Dopamine D1 receptors in the medial orbitofrontal cortex support effort-related responding in rats.

Rodent studies on effort-related responding provide a tool to analyze basal aspects of motivation and to model psychiatric motivational dysfunctions reflecting low exertion of effort or reduced behavioral activation. It turned out that dopamine (DA) signaling in brain areas such as nucleus accumbens are essential in regulating effort-related motivational function and could play a major role in motivational dysfunction in psychiatric disorders. Recent rodent studies revealed that the medial orbitofrontal cortex (mOFC) is another key component of the neural circuitry regulating effort-related motivational function. The mOFC receives prominent DA input, however, the behavioral role of mOFC DA signaling is unknown.
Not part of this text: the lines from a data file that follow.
<file path="config.mk">
export PLATFORM = sky130hd
export DESIGN_NAME = mem_access_unit
export DESIGN_NICKNAME = d
export VERILOG_FILES = /design/src/rtl/mem_pkg.sv /design/src/rtl/mem_load_ext.sv /design/src/rtl/mem_access_unit.sv
export SDC_FILE = /design/constraint.sdc
export NUM_CORES = 1
export LEC_CHECK = 0
export ABC_AREA = 1
export CELL_PAD_IN_SITES_DETAIL_PLACEMENT = 0
export CELL_PAD_IN_SITES_GLOBAL_PLACEMENT = 1
export CORE_AREA = 2 2 154 156
export DETAILED_ROUTE_END_ITERATION = 10
export DIE_AREA = 0 0 156 158
export PLACE_DENSITY = 0.89
export SYNTH_ARGS = -nofsm -noshare
export SYNTH_HDL_FRONTEND = slang
export SYNTH_SLANG_ARGS = --single-unit
</file>
<file path="constraint.sdc">
create_clock -name clk -period 2.45 [get_ports clk]
set_input_delay 0.3675 -clock clk [delete_from_list [all_inputs] [get_ports clk]]
set_output_delay 0.3675 -clock clk [all_outputs]
set_load 0.01 [all_outputs]
</file>
<file path="src/rtl/mem_pkg.sv">
// mem_pkg
// Shared definitions for the memory access unit: opcode and funct3
// constants, one-hot beat-size encodings, the controller FSM state
// type and small decode helpers used by both the top and the load
// extension logic.
package mem_pkg;

  localparam logic [6:0] LOAD_CODE  = 7'b0000011;
  localparam logic [6:0] STORE_CODE = 7'b0100011;

  localparam logic [2:0] F3_LB  = 3'd0;
  localparam logic [2:0] F3_LH  = 3'd1;
  localparam logic [2:0] F3_LW  = 3'd2;
  localparam logic [2:0] F3_LBU = 3'd4;
  localparam logic [2:0] F3_LHU = 3'd5;
  localparam logic [2:0] F3_SB  = 3'd0;
  localparam logic [2:0] F3_SH  = 3'd1;
  localparam logic [2:0] F3_SW  = 3'd2;

  localparam logic [2:0] SEL_BYTE = 3'b001;
  localparam logic [2:0] SEL_HALF = 3'b010;
  localparam logic [2:0] SEL_WORD = 3'b100;

  typedef enum logic [1:0] {
    ST_IDLE,
    ST_ISSUE,
    ST_WAIT,
    ST_DONE
  } mem_state_e;

  // Access size in bytes (1, 2 or 4); signedness bit does not affect size.
  function automatic logic [2:0] size_of(input logic [2:0] funct3);
    case (funct3)
      3'd0, 3'd4: return 3'd1;
      3'd1, 3'd5: return 3'd2;
      default:    return 3'd4;
    endcase
  endfunction

  function automatic logic is_legal_load(input logic [2:0] funct3);
    case (funct3)
      F3_LB, F3_LH, F3_LW, F3_LBU, F3_LHU: return 1'b1;
      default:                             return 1'b0;
    endcase
  endfunction

  function automatic logic is_legal_store(input logic [2:0] funct3);
    case (funct3)
      F3_SB, F3_SH, F3_SW: return 1'b1;
      default:             return 1'b0;
    endcase
  endfunction

  // One-hot beat-size encoding for a beat of 1, 2 or 4 bytes.
  function automatic logic [2:0] sel_of(input logic [2:0] beat_bytes);
    case (beat_bytes)
      3'd1:    return SEL_BYTE;
      3'd2:    return SEL_HALF;
      default: return SEL_WORD;
    endcase
  endfunction

endpackage

</file>
<file path="src/rtl/mem_load_ext.sv">
// mem_load_ext
// Turns the assembled little-endian load accumulator into the final
// write-back value: sign-extends LB/LH, zero-extends LBU/LHU and passes
// LW through (sign-extended if XLEN is wider than 32).
// Ports:
//   acc_i    - assembled load bytes, byte 0 in bits [7:0]
//   funct3_i - load width/signedness
//   result_o - extended XLEN-wide result
module mem_load_ext
  import mem_pkg::*;
#(
  parameter int XLEN = 32
) (
  input  logic [XLEN-1:0] acc_i,
  input  logic [2:0]      funct3_i,
  output logic [XLEN-1:0] result_o
);

  always_comb begin
    result_o = acc_i;
    case (funct3_i)
      F3_LB:   result_o = XLEN'($signed(acc_i[7:0]));
      F3_LH:   result_o = XLEN'($signed(acc_i[15:0]));
      F3_LW:   result_o = XLEN'($signed(acc_i[31:0]));
      F3_LBU:  result_o = XLEN'(acc_i[7:0]);
      F3_LHU:  result_o = XLEN'(acc_i[15:0]);
      default: result_o = acc_i;
    endcase
  end

endmodule

</file>
<file path="src/rtl/mem_access_unit.sv">
// mem_access_unit
// Pipeline MEM stage that performs loads and stores as a sequence of
// beats on a req/gnt/rvalid memory interface. Each access is split into
// min(SIZE, BUS_BYTES)-byte beats at consecutive (unaligned) addresses;
// load beats are gathered little-endian into an accumulator and then
// extended. The pipeline is stalled from the cycle the access is seen
// until the one-cycle DONE state that presents the result to WB.
// Non-memory (or illegal / invalid) instructions pass straight through.
// Ports:
//   clk, rst                 - clock, synchronous active-high reset
//   op_valid_i, op_i,
//   funct3_i                 - instruction valid, opcode, width/sign
//   mem_addr_i, reg_i        - effective address, store data
//   wd_i, wreg_i, wdata_i    - WB destination, write enable, ALU result
//   mem_req_o .. mem_data_o  - beat request to the memory controller
//   mem_gnt_i, mem_rvalid_i,
//   mem_data_i               - controller accept / read data return
//   stallreq_o               - stall request to the pipeline controller
//   wd_o, wreg_o, wdata_o    - write-back fields to WB
module mem_access_unit
  import mem_pkg::*;
#(
  parameter int XLEN      = 32,
  parameter int ADDR_W    = 32,
  parameter int BUS_BYTES = 1
) (
  input  logic                   clk,
  input  logic                   rst,
  input  logic                   op_valid_i,
  input  logic [6:0]             op_i,
  input  logic [2:0]             funct3_i,
  input  logic [ADDR_W-1:0]      mem_addr_i,
  input  logic [XLEN-1:0]        reg_i,
  input  logic [4:0]             wd_i,
  input  logic                   wreg_i,
  input  logic [XLEN-1:0]        wdata_i,
  output logic                   mem_req_o,
  output logic                   mem_we_o,
  output logic [ADDR_W-1:0]      mem_addr_o,
  output logic [2:0]             mem_sel_o,
  output logic [8*BUS_BYTES-1:0] mem_data_o,
  input  logic                   mem_gnt_i,
  input  logic                   mem_rvalid_i,
  input  logic [8*BUS_BYTES-1:0] mem_data_i,
  output logic                   stallreq_o,
  output logic [4:0]             wd_o,
  output logic                   wreg_o,
  output logic [XLEN-1:0]        wdata_o
);

  localparam int         BW    = 8 * BUS_BYTES;
  localparam logic [2:0] BUS_B = 3'(BUS_BYTES);

  mem_state_e        state_q, state_d;
  logic [2:0]        beat_q;
  logic [ADDR_W-1:0] addr_q;
  logic [XLEN-1:0]   sdata_q;
  logic [XLEN-1:0]   acc_q, acc_d;
  logic [2:0]        funct3_q;
  logic [4:0]        wd_q;
  logic              wreg_q;
  logic              store_q;

  logic              start_load, start_store, start;
  logic [2:0]        size_q, beat_bytes;
  logic [5:0]        off_b;
  logic              last_beat;
  logic [XLEN-1:0]   store_shift;
  logic [BW-1:0]     lane_mask;
  logic [BW-1:0]     beat_wdata;
  logic [XLEN-1:0]   load_result;

  assign start_load  = op_valid_i && (op_i == LOAD_CODE)  && is_legal_load(funct3_i);
  assign start_store = op_valid_i && (op_i == STORE_CODE) && is_legal_store(funct3_i);
  assign start       = start_load || start_store;

  // Beat geometry of the latched access: beat width, byte offset of the
  // current beat, and whether the current beat is the final one.
  assign size_q     = size_of(funct3_q);
  assign beat_bytes = (size_q < BUS_B) ? size_q : BUS_B;
  assign off_b      = 6'(beat_q) * 6'(beat_bytes);
  assign last_beat  = (off_b + 6'(beat_bytes)) >= 6'(size_q);

  // Store lanes for the current beat, with lanes past the beat width zeroed
  // so a narrow access on a wide bus never drives stale bytes.
  assign store_shift = sdata_q >> {off_b, 3'b000};

  always_comb begin
    lane_mask = '0;
    for (int j = 0; j < BUS_BYTES; j++) begin
      if (j < int'(beat_bytes)) lane_mask[8*j +: 8] = 8'hFF;
    end
  end

  assign beat_wdata = BW'(store_shift) & lane_mask;

  // Merge the returned beat into the accumulator at the current byte offset.
  always_comb begin
    acc_d = acc_q;
    for (int k = 0; k < XLEN/8; k++) begin
      for (int j = 0; j < BUS_BYTES; j++) begin
        if ((j < int'(beat_bytes)) && (k == int'(off_b) + j)) begin
          acc_d[8*k +: 8] = mem_data_i[8*j +: 8];
        end
      end
    end
  end

  mem_load_ext #(
    .XLEN(XLEN)
  ) u_load_ext (
    .acc_i   (acc_q),
    .funct3_i(funct3_q),
    .result_o(load_result)
  );

  // State register.
  always_ff @(posedge clk) begin
    if (rst) state_q <= ST_IDLE;
    else     state_q <= state_d;
  end

  // Latched access fields, beat counter and load accumulator.
  always_ff @(posedge clk) begin
    if (rst) begin
      beat_q   <= '0;
      addr_q   <= '0;
      sdata_q  <= '0;
      acc_q    <= '0;
      funct3_q <= '0;
      wd_q     <= '0;
      wreg_q   <= 1'b0;
      store_q  <= 1'b0;
    end else begin
      case (state_q)
        ST_IDLE: begin
          if (start) begin
            beat_q   <= '0;
            addr_q   <= mem_addr_i;
            sdata_q  <= reg_i;
            acc_q    <= '0;
            funct3_q <= funct3_i;
            wd_q     <= wd_i;
            wreg_q   <= wreg_i;
            store_q  <= start_store;
          end
        end
        ST_ISSUE: begin
          if (mem_gnt_i && store_q) beat_q <= beat_q + 3'd1;
        end
        ST_WAIT: begin
          if (mem_rvalid_i) begin
            acc_q  <= acc_d;
            beat_q <= beat_q + 3'd1;
          end
        end
        default: ;
      endcase
    end
  end

  // Next-state logic.
  always_comb begin
    state_d = state_q;
    case (state_q)
      ST_IDLE: begin
        if (start) state_d = ST_ISSUE;
      end
      ST_ISSUE: begin
        if (mem_gnt_i) begin
          if (!store_q)      state_d = ST_WAIT;
          else if (last_beat) state_d = ST_DONE;
        end
      end
      ST_WAIT: begin
        if (mem_rvalid_i) state_d = last_beat ? ST_DONE : ST_ISSUE;
      end
      ST_DONE: state_d = ST_IDLE;
      default: state_d = ST_IDLE;
    endcase
  end

  // Outputs decoded from state; everything is held at zero while rst is
  // asserted so the abandoned access cannot leak a request or a write-back.
  always_comb begin
    mem_req_o  = 1'b0;
    mem_we_o   = 1'b0;
    mem_addr_o = '0;
    mem_sel_o  = '0;
    mem_data_o = '0;
    stallreq_o = 1'b0;
    wd_o       = '0;
    wreg_o     = 1'b0;
    wdata_o    = '0;
    if (!rst) begin
      case (state_q)
        ST_IDLE: begin
          stallreq_o = start;
          if (!start) begin
            wd_o    = wd_i;
            wreg_o  = wreg_i;
            wdata_o = wdata_i;
          end
        end
        ST_ISSUE: begin
          stallreq_o = 1'b1;
          mem_req_o  = 1'b1;
          mem_we_o   = store_q;
          mem_addr_o = addr_q + ADDR_W'(off_b);
          mem_sel_o  = sel_of(beat_bytes);
          mem_data_o = store_q ? beat_wdata : '0;
        end
        ST_WAIT: begin
          stallreq_o = 1'b1;
        end
        ST_DONE: begin
          wd_o    = wd_q;
          wreg_o  = wreg_q;
          wdata_o = store_q ? wdata_i : load_result;
        end
        default: ;
      endcase
    end
  end

endmodule

</file>
; Word level (Yosys, flattened, before mapping)
; Index checks and enable logic that the tools add are counted.
[word_totals]
elab_cells = 123
output_inout_bits = 84
latch_bits = 0
memories = 0
romBits = 0
ram_bits = 0
in_bits = 125
reg_bits = 111
[classes]
shift = 1
eq_ne = 26
n_mul = 1
addsub = 3
div_mod_pow = 0
reduce_logical = 28
magnitude_cmp = 3
mux = 48
bitwise = 1
[op_table]
columns = op, n
row1 = 2-to-1 mux 32 bit, 7
row2 = one-hot mux 32 bit (2 select lines), 2
row3 = one-hot mux 32 bit (4 select lines), 1
row4 = 2-to-1 mux 8 bit, 8
row5 = adder 32 x 6 -> 32 bit, 1
row6 = zero test 32 bit, 1
row7 = right shift 32 x 9 -> 8 bit, 1
row8 = AND reduction 4 bit, 6
row9 = 2-to-1 mux 3 bit, 6
row10 = "inequality test 2 bit, second input constant", 8
row11 = "equality test 3 bit, second input constant", 4
row12 = "equality test 3 x 6 -> 1 bit, first input constant", 2
row13 = 2-to-1 mux 2 bit, 6
row14 = one-hot mux 3 bit (2 select lines), 2
row15 = 2-to-1 mux 5 bit, 2
row16 = one-hot mux 5 bit (2 select lines), 1
row17 = "equality test 3 x 1 -> 1 bit, second input constant", 3
row18 = logical AND 1 bit, 9
row19 = 2-to-1 mux 1 bit, 9
row20 = one-hot mux 3 bit (3 select lines), 1
row21 = AND 8 bit, 1
row22 = one-hot mux 2 bit (4 select lines), 1
row23 = "equality test 7 x 2 -> 1 bit, second input constant", 1
row24 = "equality test 7 x 6 -> 1 bit, second input constant", 1
row25 = 21 further kinds, 27

; Depth between registers and ports, before layout
; Gate-level depths: netlist (run 1).
[logic_depth]
word_depth = 12
depth_mapped = 17
depth_no_buf = 17

; Cells and area by module
; A second synthesis (run 1) with hierarchy kept.
[hier_totals]
cells_unflattened = 1039
area_unflattened_um2 = 6757.7
[modules_own_cells]
columns = mod, n_inst, seq_area_each_um2, cells_each, area_each_um2
row1 = mem_access_unit, 1, 2222.1, 969, 6368.6
row2 = mem_load_ext, 1, 0.0, 70, 389.1

; Worst setup path after synthesis (run 1)
; No wires, ideal clock.
[synth_timing]
kind = reg-to-output
startpoint = reg beat_q[2]
endpoint = out mem_addr_o[19]
t_arrival_ns = 2.353
n_path_buf = 0
path_stages_with_launch = 14
required_time_ns = 2.082
setup_slack_ns = -0.270
cell_sequence = dfxtp_1 -> inv_1 -> fa_1 -> inv_1 -> ha_1 -> ha_1 -> a21o_1 -> a31oi_2 -> o21bai_2 -> nand2_2 -> nor2_1 -> nand2_1 -> nand2_1 -> nor2_1
[synth_between]
elab_chain_len = 4
[synth_lines]
columns = element, line
row1 = from (decl), mem_access_unit.sv:55  ; logic [2:0] beat_q;
row2 = from (signal assigned), mem_access_unit.sv:149  ; if (mem_gnt_i && store_q) beat_q <= beat_q + 3'd1;
row3 = from (signal assigned), mem_access_unit.sv:154  ; beat_q <= beat_q + 3'd1;
row4 = multiplier 3 x 3 -> 6 bit, mem_access_unit.sv:81  ; assign off_b = 6'(beat_q) * 6'(beat_bytes);
row5 = adder 32 x 6 -> 32 bit, mem_access_unit.sv:209  ; mem_addr_o = addr_q + ADDR_W'(off_b);
row6 = 2-to-1 mux 32 bit, mem_access_unit.sv:196  ; case (state_q)
row7 = 2-to-1 mux 32 bit, mem_access_unit.sv:195  ; if (!rst) begin
row8 = to (decl), mem_access_unit.sv:39  ; output logic [ADDR_W-1:0] mem_addr_o,
; Every way passes these cells.

; Worst setup path after layout (run 1)
[layout_timing]
startpoint = reg beat_q[2]
endpoint = out mem_addr_o[15]
; The elaborated chain is that of the path after synthesis.

==> impl_metrics.env, run 1 <==
export IMPL_grt_pass1_wl_mm=38.5
export IMPL_syn2layout_area_growth_pct=55.3
export IMPL_violations="negative setup slack"
export IMPL_fin_crit_ps=3080
export IMPL_ir_drop_uv=291
export IMPL_status="finished with violations"
export IMPL_viasPerCell=4.84
export IMPL_postRouteAntennaNets=0
export IMPL_die_h_um=158
export IMPL_firstDrtPassIters=5
export IMPL_core_area_mm2=0.0231
export IMPL_drt_iter0_drc=454
export IMPL_cp_end_kind="primary output"
export IMPL_setup_ws_ps=-632
export IMPL_grt_usage_pct=19.6
export IMPL_overflow=0
export IMPL_cp_arrival_ps=2710
export IMPL_wire_per_inst_um=15.4
export IMPL_final_period_utilization_pct=126
export IMPL_holdCritPathClass="flip-flop to flip-flop"
export IMPL_rsz0062_at_grt="yes"
export IMPL_drt_wl_total_mm=25.0
export IMPL_mostFrequentLayoutCells="nor2_1, nand2_1, clkdlybuf4s50_1"
export IMPL_drc=0
export IMPL_maxSlewViolCount=0
export IMPL_dr_wl_met2_mm=11.9
export IMPL_die_area_mm2=0.0246
export IMPL_p_per_area_mw_per_mm2=525
export IMPL_cts_sinks=111
export IMPL_cts_tree="built"
export IMPL_yosysWarnings=0
export IMPL_syn_area_mm2=0.00681
export IMPL_layout_drive_gt1_share_pct=26.5
export IMPL_cts_htree_levels=3
export IMPL_crit_path_max_fanout=4
export IMPL_fin_cells=1616
export IMPL_vias=7826
export IMPL_crit_path_max_incr_delay_ps=410
export IMPL_cp_num_buf_inv=5
export IMPL_ys_types=44
export IMPL_synth_seq_cells=111
export IMPL_cp_required_ps=2080
export IMPL_initial_utilization_pct=29.5
export IMPL_path_delay_family="adder cells"
export IMPL_highest_layer="met4"
export IMPL_fmax_mhz=324
export IMPL_grt_pass1_vias=7603
export IMPL_synth_cells=1029
export IMPL_leakagePower_nw=4.41
export IMPL_grt_max_degree=101
export IMPL_tns_ps=-15780
export IMPL_wl_met3_mm=1.34
export IMPL_power_mw=5.55
export IMPL_root_buffer="clkbuf_16"
export IMPL_ys_seq_area_share_pct=32.6
export IMPL_port_buffers=206
export IMPL_cpMaxStageDelayCell="fa_2"
export IMPL_wl_met1_mm=11.1
export IMPL_setup_viol=37
export IMPL_max_slew_margin_pct=65.7
export IMPL_dp_cells=1567
export IMPL_fin_skew_ps=7.35
export IMPL_path_cells="inv_2, fa_2, inv_2, ha_4, ha_4, a21o_1, a31oi_4, o21bai_4, buf_6, nand2_4, buf_6, a21oi_2, o21a_1, buf_2"
export IMPL_fin_nets=1474
export IMPL_numCtsBuffers=9
export IMPL_start_kind="flip-flop"
export IMPL_fp_dieW_um=156
export IMPL_rows=56
export IMPL_hold_viol=0
export IMPL_antenna_found_initial=1
export IMPL_layout_commonest_cell="nor2_1"
export IMPL_clk_pin_slew_ps=80
export IMPL_critPathKind="flip-flop to primary output"
export IMPL_worstMarginPinSlew_ps=509
export IMPL_io_pins=209
export IMPL_dpl_hpwl_mm=18.4
export IMPL_routabilityCongestion=0.871
export IMPL_max_cap_viol_count=0
export IMPL_avgSynthCellArea_um2=6.62
export IMPL_worst_skew_pair_late_latency_ps=360
export IMPL_final_util_pct=45.9
export IMPL_clk_path_buf_depth=2
[synthesized netlist by cell type, drive strengths merged]
library cell / count / area [µm²]
a21oi: 100 / 527
and3: 1 / 6.26
buf: 27 / 199
nand3: 36 / 195
nand4: 17 / 106
xor2: 1 / 8.76
nand2: 185 / 717
clkbuf: 30 / 113
o22ai: 1 / 6.26
o21bai: 19 / 146
a221oi: 8 / 70.1
a22oi: 15 / 113
o21ai: 114 / 582
nor2: 218 / 856
o21a: 5 / 37.5
ha: 25 / 313
clkinv: 2 / 7.51
o31ai: 1 / 7.51
dfxtp: 111 / 2220
fa: 3 / 60.1
a21o: 1 / 7.51
nor3: 12 / 60.1
nor4: 5 / 46.3
conb: 2 / 7.51
a31oi: 1 / 12.5
xnor2: 1 / 16.3
inv: 77 / 289
or2: 2 / 12.5
a211oi: 9 / 67.6
[worst paths after layout]
| check | cells past startpoint | start | slack [ps] | end |
|---|---|---|---|---|
| setup / recovery | 14 | beat_q[2] | -630 | mem_addr_o[15] |
| hold / removal | 2 | acc_q[25] | 470 | acc_q[25] |
| setup reg to reg | 18 | beat_q[2] | 30 | state_q[1] |
| hold reg to reg | 2 | acc_q[25] | 470 | acc_q[25] |
[cell families (layout without fill, tap and decap cells)]
family / Yosys count / after routing / synth area share, %
compound gates: 274 / 275 / 23.1
xor+xnor: 2 / 2 / 0.367
fa+ha+maj: 28 / 28 / 5.47
buf+inv: 136 / 424 / 8.93
flops: 111 / 111 / 32.6
other cells: 2 / 10 / 0.110
simple gates: 476 / 476 / 29.4
[tightest hold or removal path, delay by kind of cell, from the launching register on]
| family | cells | cell delay, ps |
|---|---|---|
| AO/OA/AOI/OAI | 1 | 50 |
| AND/OR/NAND/NOR | 1 | 70 |
| flip-flops | 1 | 310 |
[cell type report]
type	count	area, µm²
Inverter	79	305
Tap cell	290	363
Antenna cell	1	2.50
Sequential cell	111	2230
Fill cell	2366	12500
Clock inverter	6	55.1
Multi-Input combinational cell	790	4590
Clock buffer	9	225
Timing Repair Buffer	330	2820
[per-stage QoR]
step / cell area (µm²) / worst slack (ps) / hold WS [ps]
4_1_cts: 10400 / -644 / 477
3_5_place_dp: 9880 / -640 / 460
6_report: 10600 / -632 / 474
5_1_grt: 10600 / -734 / 500
2_1_floorplan: 6980 / -303 / 440
3_3_place_gp: 9880 / -601 / 451
[per-layer routing]
layer	vias up	track usage [%]
met5	-	0
li1	3999	-
met4	0	6.77
met3	40	3.01
met2	249	34.1
met1	3538	24.8
[sequential cells by signal, summed over array words and instances, names as in the netlist]
| name | flops |
|---|---|
| acc_q | 32 |
| addr_q | 32 |
| sdata_q | 32 |
| wd_q | 5 |
| beat_q | 3 |
| funct3_q | 3 |
| state_q | 2 |
| store_q | 1 |
| wreg_q | 1 |
[where the power goes]
part | total (mW) | internal (mW) | switching, mW
combinational | 2.02 | 0.936 | 1.08
sequential | 2.08 | 1.98 | 0.0969
clock | 1.46 | 0.705 | 0.753
[timing repair]
item / CTS / global route
gates resized for setup: 308 / 84
endpoints found under the setup margin: 80 / 78
hold buffers: 0 / 0
pin swaps: 42 / 37
gates cloned: 1 / 0
buffers inserted: 22 / 14
(Power assumes the default switching activity.)
==> inputs of run 2 (changes only) <==
--- a/config.mk
+++ b/config.mk
@@ -12,6 +12,7 @@
 export DETAILED_ROUTE_END_ITERATION = 10
 export DIE_AREA = 0 0 156 158
 export PLACE_DENSITY = 0.89
+export SKIP_LAST_GASP = 1
 export SYNTH_ARGS = -nofsm -noshare
 export SYNTH_HDL_FRONTEND = slang
 export SYNTH_SLANG_ARGS = --single-unit
==> run 2 against run 1 <==
- power about the same
- clock skew about the same
- the flow still finishes with violations (negative setup slack)
- largest cell class unchanged
- worst hold slack got worse by 0.66 ps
Here, we investigated whether DA signaling in the mOFC supports effort-related responding in rats. Results demonstrate that an intra-mOFC D1 receptor blockade markedly reduced effort-related responding in a progressive ratio task. Notably, the magnitude of this effect was comparable to the one caused by a systemic DA depletion induced by the VMAT-2 inhibitor tetrabenazine or by a satiety-induced motivational downshift. Collectively, our data show for the first time that D1 receptor activity in the mOFC plays a critical role in high effort responding. These results support findings in humans pointing to a role of the mOFC in effort-related responding. It is well known that the mOFC becomes dysfunctional in depression and schizophrenia. Our data point to the possibility that reduced mOFC DA activity could contribute to effort-related motivational symptoms in these disorders and support the notion that the DA system may be a drug target to treat effort-related motivational symptoms.